La joya antiatómica de la RDA

G.?C.

INTERNACIONAL

Abierto al público el búnker que ordenó construir Honecker en plena guerra fría para acoger en caso de ataque a 400 personas

02 ago 2008 . Actualizado a las 02:00 h.

El búnker atómico que mandó construir el que fue dirigente de la República Democrática Alemana (RDA), Erich Honecker, fue abierto ayer al público provisionalmente, ya que en octubre será precintado para evitar actos vandálicos y robos. El búnker, considerado la perla antiatómica del régimen germano oriental, alternativa a los construidos al otro lado del Muro, está en las afueras de Berlín, a orillas del lago Wandlitz, donde Honecker tuvo, además, una gran residencia de vacaciones.

Durante todo el verano se brinda al visitante la ocasión de hacer recorridos guiados a sus estancias acorazadas, preparadas para acoger en caso de necesidad a 400 personas, entre dirigentes y sus familiares.
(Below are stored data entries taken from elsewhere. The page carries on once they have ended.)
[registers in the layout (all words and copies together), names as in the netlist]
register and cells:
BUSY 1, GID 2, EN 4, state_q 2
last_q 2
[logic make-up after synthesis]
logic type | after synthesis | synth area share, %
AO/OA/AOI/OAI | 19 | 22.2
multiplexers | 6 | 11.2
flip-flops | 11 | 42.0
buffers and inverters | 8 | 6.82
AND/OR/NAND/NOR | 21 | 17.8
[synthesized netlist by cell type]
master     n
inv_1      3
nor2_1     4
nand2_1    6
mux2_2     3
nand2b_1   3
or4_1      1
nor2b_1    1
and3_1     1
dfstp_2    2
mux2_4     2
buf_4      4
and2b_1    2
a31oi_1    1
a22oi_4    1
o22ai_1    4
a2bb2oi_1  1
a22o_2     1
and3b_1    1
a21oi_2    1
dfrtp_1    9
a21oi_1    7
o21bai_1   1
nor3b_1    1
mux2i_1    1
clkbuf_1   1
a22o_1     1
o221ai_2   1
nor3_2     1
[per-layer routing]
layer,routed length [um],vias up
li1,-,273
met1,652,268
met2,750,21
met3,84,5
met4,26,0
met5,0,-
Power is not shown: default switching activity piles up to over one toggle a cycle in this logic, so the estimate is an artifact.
**src/rtl/rv_core_pkg.sv**
```systemverilog
// rtl/rv_core_pkg.sv - shared encodings for the multi-cycle RISC-V core
package rv_core_pkg;

  localparam logic [6:0] OP_IMM = 7'b0010011;
  localparam logic [6:0] OP     = 7'b0110011;
  localparam logic [6:0] LUI    = 7'b0110111;
  localparam logic [6:0] AUIPC  = 7'b0010111;
  localparam logic [6:0] JAL    = 7'b1101111;
  localparam logic [6:0] JALR   = 7'b1100111;
  localparam logic [6:0] BRANCH = 7'b1100011;

  localparam logic [2:0] F3_ADD  = 3'd0;
  localparam logic [2:0] F3_SLL  = 3'd1;
  localparam logic [2:0] F3_SLT  = 3'd2;
  localparam logic [2:0] F3_SLTU = 3'd3;
  localparam logic [2:0] F3_XOR  = 3'd4;
  localparam logic [2:0] F3_SR   = 3'd5;
  localparam logic [2:0] F3_OR   = 3'd6;
  localparam logic [2:0] F3_AND  = 3'd7;

  localparam logic [2:0] F3_BEQ  = 3'd0;
  localparam logic [2:0] F3_BNE  = 3'd1;
  localparam logic [2:0] F3_BLT  = 3'd4;
  localparam logic [2:0] F3_BGE  = 3'd5;
  localparam logic [2:0] F3_BLTU = 3'd6;
  localparam logic [2:0] F3_BGEU = 3'd7;

  localparam logic [6:0] F7_BASE = 7'b0000000;
  localparam logic [6:0] F7_ALT  = 7'b0100000;

  typedef enum logic [4:0] {
    S_FETCH      = 5'b00001,
    S_DECODE     = 5'b00010,
    S_EXECUTE    = 5'b00100,
    S_WRITE_BACK = 5'b01000,
    S_TRAP       = 5'b10000
  } state_t;

  typedef enum logic [3:0] {
    ALU_ADD, ALU_SUB, ALU_SLL, ALU_SLT, ALU_SLTU,
    ALU_XOR, ALU_SRL, ALU_SRA, ALU_OR, ALU_AND, ALU_PASS_B
  } alu_op_t;

  typedef enum logic [1:0] {K_ALU, K_BRANCH, K_JAL, K_JALR} kind_t;

  // alt selects SUB/SRA; callers only raise it when inst[30] is meaningful
  function automatic alu_op_t base_alu_op(input logic [2:0] f3, input logic alt);
    case (f3)
      F3_ADD:  return alt ? ALU_SUB : ALU_ADD;
      F3_SLL:  return ALU_SLL;
      F3_SLT:  return ALU_SLT;
      F3_SLTU: return ALU_SLTU;
      F3_XOR:  return ALU_XOR;
      F3_SR:   return alt ? ALU_SRA : ALU_SRL;
      F3_OR:   return ALU_OR;
      default: return ALU_AND;
    endcase
  endfunction

endpackage

```
**src/rtl/rv_alu.sv**
```systemverilog
// rtl/rv_alu.sv - combinational integer ALU with branch compare flags
module rv_alu
  import rv_core_pkg::*;
(
  input  alu_op_t     op,
  input  logic [31:0] a,
  input  logic [31:0] b,
  output logic [31:0] y,
  output logic        eq,
  output logic        lt,
  output logic        ltu
);

  assign eq  = (a == b);
  assign lt  = ($signed(a) < $signed(b));
  assign ltu = (a < b);

  always_comb begin
    y = '0;
    case (op)
      ALU_ADD:    y = a + b;
      ALU_SUB:    y = a - b;
      ALU_SLL:    y = a << b[4:0];
      ALU_SLT:    y = {31'd0, lt};
      ALU_SLTU:   y = {31'd0, ltu};
      ALU_XOR:    y = a ^ b;
      ALU_SRL:    y = a >> b[4:0];
      ALU_SRA:    y = $unsigned($signed(a) >>> b[4:0]);
      ALU_OR:     y = a | b;
      ALU_AND:    y = a & b;
      ALU_PASS_B: y = b;
      default:    y = '0;
    endcase
  end

endmodule

```
**src/rtl/rv_multicycle_core.sv**
```systemverilog
// rtl/rv_multicycle_core.sv - four-state RV32I/E integer core, traps on unsupported encodings
module rv_multicycle_core
  import rv_core_pkg::*;
#(
  parameter int          NUM_REGS = 16,
  parameter logic [31:0] RESET_PC = 32'h0000_0000
) (
  input  logic        clk,
  input  logic        reset,
  output logic        imem_req,
  output logic [31:0] imem_addr,
  input  logic [31:0] imem_rdata,
  input  logic        imem_valid,
  output logic        retire,
  output logic        halted,
  output logic [31:0] pc_out
);

  localparam int         IW        = $clog2(NUM_REGS);
  localparam logic [5:0] REG_LIMIT = 6'(NUM_REGS);

  state_t      state;
  logic [31:0] pc, inst, a_q, b_q, result_q, next_pc_q;
  logic [31:0] regs [NUM_REGS];

  logic [6:0]  opcode, f7;
  logic [4:0]  rd, rs1, rs2;
  logic [2:0]  f3;
  logic [31:0] imm_i, imm_b, imm_u, imm_j, rs1_val, rs2_val;

  assign opcode = inst[6:0];
  assign rd     = inst[11:7];
  assign f3     = inst[14:12];
  assign rs1    = inst[19:15];
  assign rs2    = inst[24:20];
  assign f7     = inst[31:25];

  assign imm_i = {{20{inst[31]}}, inst[31:20]};
  assign imm_b = {{19{inst[31]}}, inst[31], inst[7], inst[30:25], inst[11:8], 1'b0};
  assign imm_u = {inst[31:12], 12'd0};
  assign imm_j = {{11{inst[31]}}, inst[31], inst[19:12], inst[20], inst[30:21], 1'b0};

  assign rs1_val = (rs1 == 5'd0) ? '0 : regs[rs1[IW-1:0]];
  assign rs2_val = (rs2 == 5'd0) ? '0 : regs[rs2[IW-1:0]];

  // inst stays latched for the whole instruction, so decode is shared by all states
  kind_t       kind;
  alu_op_t     alu_op;
  logic [31:0] dec_a, dec_b;
  logic        use_rd, use_rs1, use_rs2, bad_enc, illegal;

  always_comb begin
    kind    = K_ALU;
    alu_op  = ALU_ADD;
    dec_a   = rs1_val;
    dec_b   = imm_i;
    use_rd  = 1'b0;
    use_rs1 = 1'b0;
    use_rs2 = 1'b0;
    bad_enc = 1'b0;
    case (opcode)
      OP_IMM: begin
        use_rd  = 1'b1;
        use_rs1 = 1'b1;
        alu_op  = base_alu_op(f3, (f3 == F3_SR) && (f7 == F7_ALT));
        bad_enc = ((f3 == F3_SLL) && (f7 != F7_BASE)) ||
                  ((f3 == F3_SR) && (f7 != F7_BASE) && (f7 != F7_ALT));
      end
      OP: begin
        use_rd  = 1'b1;
        use_rs1 = 1'b1;
        use_rs2 = 1'b1;
        dec_b   = rs2_val;
        alu_op  = base_alu_op(f3, f7 == F7_ALT);
        bad_enc = !((f7 == F7_BASE) ||
                    ((f7 == F7_ALT) && ((f3 == F3_ADD) || (f3 == F3_SR))));
      end
      LUI: begin
        use_rd = 1'b1;
        alu_op = ALU_PASS_B;
        dec_b  = imm_u;
      end
      AUIPC: begin
        use_rd = 1'b1;
        dec_a  = pc;
        dec_b  = imm_u;
      end
      JAL: begin
        use_rd = 1'b1;
        kind   = K_JAL;
      end
      JALR: begin
        use_rd  = 1'b1;
        use_rs1 = 1'b1;
        kind    = K_JALR;
        bad_enc = (f3 != 3'd0);
      end
      BRANCH: begin
        use_rs1 = 1'b1;
        use_rs2 = 1'b1;
        kind    = K_BRANCH;
        alu_op  = ALU_SUB;
        dec_b   = rs2_val;
        bad_enc = (f3 == 3'd2) || (f3 == 3'd3);
      end
      default: bad_enc = 1'b1;
    endcase
  end

  assign illegal = bad_enc ||
                   (use_rd  && ({1'b0, rd}  >= REG_LIMIT)) ||
                   (use_rs1 && ({1'b0, rs1} >= REG_LIMIT)) ||
                   (use_rs2 && ({1'b0, rs2} >= REG_LIMIT));

  logic [31:0] alu_y;
  logic        cmp_eq, cmp_lt, cmp_ltu;

  rv_alu u_alu (
    .op  (alu_op),
    .a   (a_q),
    .b   (b_q),
    .y   (alu_y),
    .eq  (cmp_eq),
    .lt  (cmp_lt),
    .ltu (cmp_ltu)
  );

  logic        branch_cond, taken;
  logic [31:0] target, link;

  assign link = pc + 32'd4;

  always_comb begin
    case (f3)
      F3_BEQ:  branch_cond = cmp_eq;
      F3_BNE:  branch_cond = !cmp_eq;
      F3_BLT:  branch_cond = cmp_lt;
      F3_BGE:  branch_cond = !cmp_lt;
      F3_BLTU: branch_cond = cmp_ltu;
      F3_BGEU: branch_cond = !cmp_ltu;
      default: branch_cond = 1'b0;
    endcase
  end

  always_comb begin
    taken  = 1'b0;
    target = link;
    case (kind)
      K_BRANCH: begin
        taken = branch_cond;
        if (branch_cond) target = pc + imm_b;
      end
      K_JAL: begin
        taken  = 1'b1;
        target = pc + imm_j;
      end
      K_JALR: begin
        taken  = 1'b1;
        target = alu_y & ~32'd1;
      end
      default: ;
    endcase
  end

  always_ff @(posedge clk) begin
    if (!reset) begin
      state     <= S_FETCH;
      pc        <= RESET_PC;
      inst      <= '0;
      a_q       <= '0;
      b_q       <= '0;
      result_q  <= '0;
      next_pc_q <= '0;
      imem_req  <= 1'b1;
      retire    <= 1'b0;
      halted    <= 1'b0;
      for (int i = 0; i < NUM_REGS; i++) regs[i] <= '0;
    end else begin
      retire <= 1'b0;
      case (state)
        S_FETCH: begin
          if (imem_valid) begin
            inst     <= imem_rdata;
            imem_req <= 1'b0;
            state    <= S_DECODE;
          end
        end
        S_DECODE: begin
          if (illegal) begin
            state  <= S_TRAP;
            halted <= 1'b1;
          end else begin
            a_q   <= dec_a;
            b_q   <= dec_b;
            state <= S_EXECUTE;
          end
        end
        S_EXECUTE: begin
          if (taken && (target[1:0] != 2'b00)) begin
            state  <= S_TRAP;
            halted <= 1'b1;
          end else begin
            result_q  <= ((kind == K_JAL) || (kind == K_JALR)) ? link : alu_y;
            next_pc_q <= target;
            retire    <= 1'b1;
            state     <= S_WRITE_BACK;
          end
        end
        S_WRITE_BACK: begin
          if ((kind != K_BRANCH) && (rd != 5'd0)) regs[rd[IW-1:0]] <= result_q;
          pc       <= next_pc_q;
          imem_req <= 1'b1;
          state    <= S_FETCH;
        end
        S_TRAP: ;
        default: begin
          state  <= S_TRAP;
          halted <= 1'b1;
        end
      endcase
    end
  end

  assign imem_addr = pc;
  assign pc_out    = pc;

endmodule

```
**config.mk**
```make
export PLATFORM = sky130hd
export DESIGN_NAME = rv_multicycle_core
export DESIGN_NICKNAME = d
export VERILOG_FILES = /design/src/rtl/rv_core_pkg.sv /design/src/rtl/rv_alu.sv /design/src/rtl/rv_multicycle_core.sv
export SDC_FILE = /design/constraint.sdc
export NUM_CORES = 2
export LEC_CHECK = 0
export ABC_AREA = 1
export BUFFER_PORTS_ARGS = -buffer_cell sky130_fd_sc_hd__buf_2
export CORE_MARGIN = 2
export CORE_UTILIZATION = 40
export CTS_CLUSTER_SIZE = 16
export DETAILED_ROUTE_END_ITERATION = 12
export PLACE_DENSITY_LB_ADDON = 0.15
export REMOVE_ABC_BUFFERS = 1
export SLEW_MARGIN = 20
export SYNTH_ARGS = -nofsm -noshare
export SYNTH_HDL_FRONTEND = slang
export SYNTH_HIERARCHICAL = 1
export SYNTH_SLANG_ARGS = --single-unit
```
**constraint.sdc**
```tcl
create_clock -name clk -period 7.21 [get_ports clk]
set_clock_uncertainty 0.15 [all_clocks]
set_input_delay 1.442 -clock clk [delete_from_list [all_inputs] [get_ports clk]]
set_output_delay 1.442 -clock clk [all_outputs]
set_load 0.05 [all_outputs]
```
==> impl_metrics.py <==
metrics = {
    "cells_and_area": {
        "multi_input_comb_area_mm2": 0.0273,
        "nNetsFinal": 7552,
        "final_cell_count_no_fill": 9103,
        "filler_cell_count": 13400,
        "postLayoutCellArea_mm2": 0.0555,
        "area_growth_syn_to_layout_pct": 7.56,
        "layout-drive-gt1-share": 0.0626,
        "seqCellArea_mm2": 0.0196,
    },
    "placed_design": {
        "gp_routability_congestion": 1.13,
        "placed_cells": 8945,
        "hpwl_mm": 174,
        "port-buffer-count": 101,
        "dpl-instance-area_mm2": 0.0527,
    },
    "sta": {
        "slew_headroom": 0.207,
        "count_of_pins_over_their_slew_limit": 0,
        "fmax_ghz": 0.167,
        "tns_ns": 0,
        "finalHoldViolations": 0,
        "layout_worst_path_cycle_share": 0.830,
        "unrepaired_setup_endpoints_after_global_routing": "false",
        "max_slew.worst_pin.slew_ns": 1.19,
        "period_minus_slack_ns": 5.99,
        "setup_viol_count_final": 0,
    },
    "grt": {
        "grt_util_all_layers": 0.373,
        "grt_first_pass_wirelength_mm": 359,
        "aggregate_global_routing_overflow": 0,
        "maximum_number_of_pins_on_one_net_before_global_route_repair": 185,
        "grt_pass1_vias": 50400,
        "antenna_violations_before_repair": 13,
    },
    "clock_network": {
        "clk_path_buf_depth": 3,
        "post_cts_resized": 0,
        "post_cts_buffers": 0,
        "clock_sink_count": 720,
        "ctsRootBufferMaster": "clkbuf_16",
        "tritoncts_clock_tree": "done",
        "htreeDepth": 3,
        "post_cts_hold_buffer_count": 0,
        "cts.reportedPaths.clkPinSlew_ns": 0.06,
        "numCtsBuffers": 85,
        "clk-insertion-delay-late_ns": 0.72,
    },
    "route": {
        "postRouteWirelength_mm": 255,
        "drtIter0Drc": 8535,
        "route.vias.total": 55800,
        "firstDrtPassIters": 9,
        "avgViaCountPerCell": 6.13,
        "antenna_left": 0,
        "drc": 0,
        "wire_per_inst_um": 28.0,
    },
    "worst_hold_path": {
        "hold_depth": 2,
        "holdCritPathClass": "reg2reg",
        "worstHoldStart": "next_pc_q[12]",
    },
    "die": {
        "die_width_um": 363,
        "die_area_mm2": 0.132,
        "initial_core_util": 0.404,
        "die_h_um": 363,
        "placementRows": 131,
        "ios": 102,
        "core_area_mm2": 0.128,
    },
    "yosys": {
        "synth_async_sr_flop_share": 0,
        "synth_top_cells_by_area": "edfxtp_1 30%, nand2_1 13%, nor2_1 10%",
        "synth.most_common_cell": "nand2_1",
        "netlist.area_leader.share": 0.298,
        "ys_ff_latch": 720,
        "synth_sequential_area_ratio": 0.379,
        "synth.cell_area_mm2": 0.0516,
        "synthTopCellsByCount": "1,752 x nand2_1, 1,388 x nor2_1, 859 x nand3_1",
        "synth.lib_cells_used.distinct": 57,
        "synth-warning-count": 6,
        "dominantRegCellSynth": "edfxtp_1",
        "synth_top_area_cell": "edfxtp_1",
        "postSynthCellCount": 7607,
        "synth-edff-count": 512,
        "synth.avg_cell_area_um2": 6.78,
    },
    "critical_path": {
        "critPathLaunchType": "register",
        "critPathLaunch": "inst[31]",
        "crit_arrival_ns": 6.42,
        "criticalPathCategory": "reg2reg",
        "number_of_cells_on_the_worst_reg_to_reg_path": 23,
        "timing.rr.start": "inst[31]",
        "timing.critical_path.to_type": "register",
        "worst_ep_required_time_ns": 7.64,
        "worstPathMaxFanout": 70,
    },
    "power": {
        "worst_ir_drop_vdd_v": 0.000178,
        "power.leakage_nw": 23.0,
        "power-per-cell-area_mw_per_mm2": 193,
    },
    "job": {
        "max_cap_viol_count": 0,
    },
    "status": {
        "status": "finished, final reports clean",
    },
}
metrics by stage:
| step | hold slack, ns | power (mW) | util | worst slack [ns] |
|---|---|---|---|---|
| 6_report | 0.305 | 10.7 | 0.434 | 1.22 |
| 5_1_grt | 0.329 | 11.0 | 0.434 | 0.746 |
| 4_1_cts | 0.306 | 10.7 | 0.434 | 1.42 |
| 3_5_place_dp | 0.296 | 6.29 | 0.412 | 1.46 |
| 3_3_place_gp | 0.281 | 6.28 | 0.412 | 1.64 |
| 2_1_floorplan | 0.279 | 5.62 | - | -4.57 |
worst max-delay path, cell delays in order (launching register included):
cell and delay (ns):
dfxtp_1 0.69, nor2_1 0.32, nand2_1 0.09, nor3_2 0.25, nand3_1 0.16, o2111ai_1 0.21
nand2_1 0.07, nand2_1 0.31, nor2_4 0.09, nand2_1 0.43, buf_4 0.36, o22ai_1 0.12
nor4_1 0.23, nand4_1 0.39, inv_1 0.20, o21ai_1 0.09, inv_1 0.06, nand2_1 0.05
nand2_1 0.12, nand3_4 0.10, nand2_4 0.32, nand2_4 0.56, nor2_1 0.31, nor2_1 0.09
power by group:
group	switching [mW]	internal (mW)	total, mW	leakage, nW
Sequential	0.149	4.55	4.70	6.98
Combinational	1.20	0.381	1.58	14.7
Clock	1.95	2.51	4.45	1.38
logic make-up (layout without fill, tap and decap cells):
family | after synthesis | after routing | synth area share
and+or+nand+nor | 4242 | 4242 | 0.342
AOI/OAI and AO/OA | 1301 | 1301 | 0.144
buffers and inverters | 1166 | 999 | 0.0937
DFF | 720 | 720 | 0.379
adders and majority gates | 147 | 147 | 0.0362
xor gates and xnor gates | 29 | 29 | 0.00492
muxes | 2 | 2 | 0.000388
other | 0 | 1 | 0
layout make-up:
class | instances | share of cell area
diodes | 1 | 0.0000451
inverters | 646 | 0.0441
multi-input cells | 5721 | 0.492
clock buffers | 106 | 0.0409
repair buffers | 196 | 0.0228
clock inverters | 51 | 0.00979
well taps | 1662 | 0.0375
flip-flops and latches | 720 | 0.353
worst paths after layout:
check	slack [ns]	to
worst min register to register	0.30	imem_addr[12]
worst min-delay path	0.30	imem_addr[12]
worst max-delay path	1.22	result_q[13]
worst max register to register	1.22	result_q[13]
registers in the layout, indices dropped and copies added, names as in the netlist, named ones only:
signal	cells
state	5
halted	1
next_pc_q	32
result_q	32
regs	512
imem_addr	32
imem_req	1
b_q	32
a_q	32
inst	32
retire	1
cells in the final DEF (no fill, tap or decap), types with 25 or more instances in the layout:
cell type,count
a21oi_1,320
buf_2,100
buf_4,92
clkbuf_16,87
clkinv_1,41
dfxtp_1,197
edfxtp_1,512
ha_1,143
inv_1,591
nand2_1,1720
nand2_2,40
nand3_1,859
nand3b_1,25
nand4_1,53
nor2_1,1388
nor3_1,67
o211ai_1,35
o21a_1,26
o21ai_0,632
o21ai_1,27
o221ai_1,137
o22ai_1,73
or2_2,25
xor2_1,26
metal layers:
layer  track usage  vias up  wire (um)
met5             0        -         85
met4         0.214       12      17200
met3        0.0900      723      30200
met2         0.563     3784     108000
met1         0.488    26500      98900
li1              -    24800          -
Note: power is estimated with default switching activity, not from simulation.
===== config.mk =====
export PLATFORM = sky130hd
export DESIGN_NAME = work_rx
export DESIGN_NICKNAME = d
export VERILOG_FILES = /design/src/rtl/work_rx.sv
export SDC_FILE = /design/constraint.sdc
export NUM_CORES = 2
export LEC_CHECK = 0
export BUFFER_PORTS_ARGS = -buffer_cell sky130_fd_sc_hd__buf_2
export CAP_MARGIN = 20
export CORE_MARGIN = 2
export CORE_UTILIZATION = 55
export CTS_CLUSTER_DIAMETER = 200
export DETAILED_ROUTE_END_ITERATION = 16
export GPL_TIMING_DRIVEN = 0
export PLACE_DENSITY = 0.79
export SYNTH_ARGS = -nofsm -noshare
export SYNTH_HDL_FRONTEND = slang
export SYNTH_SLANG_ARGS = --single-unit

===== constraint.sdc =====
create_clock -name clk -period 4.55 [get_ports clk]
set_input_delay 0 -clock clk [delete_from_list [all_inputs] [get_ports clk]]
set_output_delay 0 -clock clk [all_outputs]
set_load 0.02 [all_outputs]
La existencia del búnker fue un secreto en tiempos de la RDA y su construcción costó unos 300 millones de euros. Honecker ordenó su construcción en tiempos de la guerra fría, después de que Estados Unidos desplegase sus misiles Pershingo II y Crucero en territorio occidental. Se estima que, en caso de ataque atómico, los 400 privilegiados a los que se brindaba protección habrían podido sobrevivir en sus estancias dos semanas.

Hace unos meses también fue abierto al público en las inmediaciones de la antigua capital federal, Bonn, el museo de la guerra fría, instalado en lo que fue el búnker construido por la República Federal de Alemania (RFA) con idéntico fin.

El refugio antinuclear occidental costó 2.440 millones de euros y, como el del este, nunca entró en servicio. Estaba preparado para albergar hasta a 3.000 personas, entre miembros del Gobierno, parlamentarios, alto funcionariado y grupos de familiares, y constaba de un total de 17 kilómetros de túneles, en el subsuelo de Bad Neuenahr.

El antiguo búnker occidental perdurará como museo, mientras que el de Erich Honecker tiene las semanas contadas, pues los costes de mantenimiento son demasiado altos para que salga rentable protegerlo de los cacos.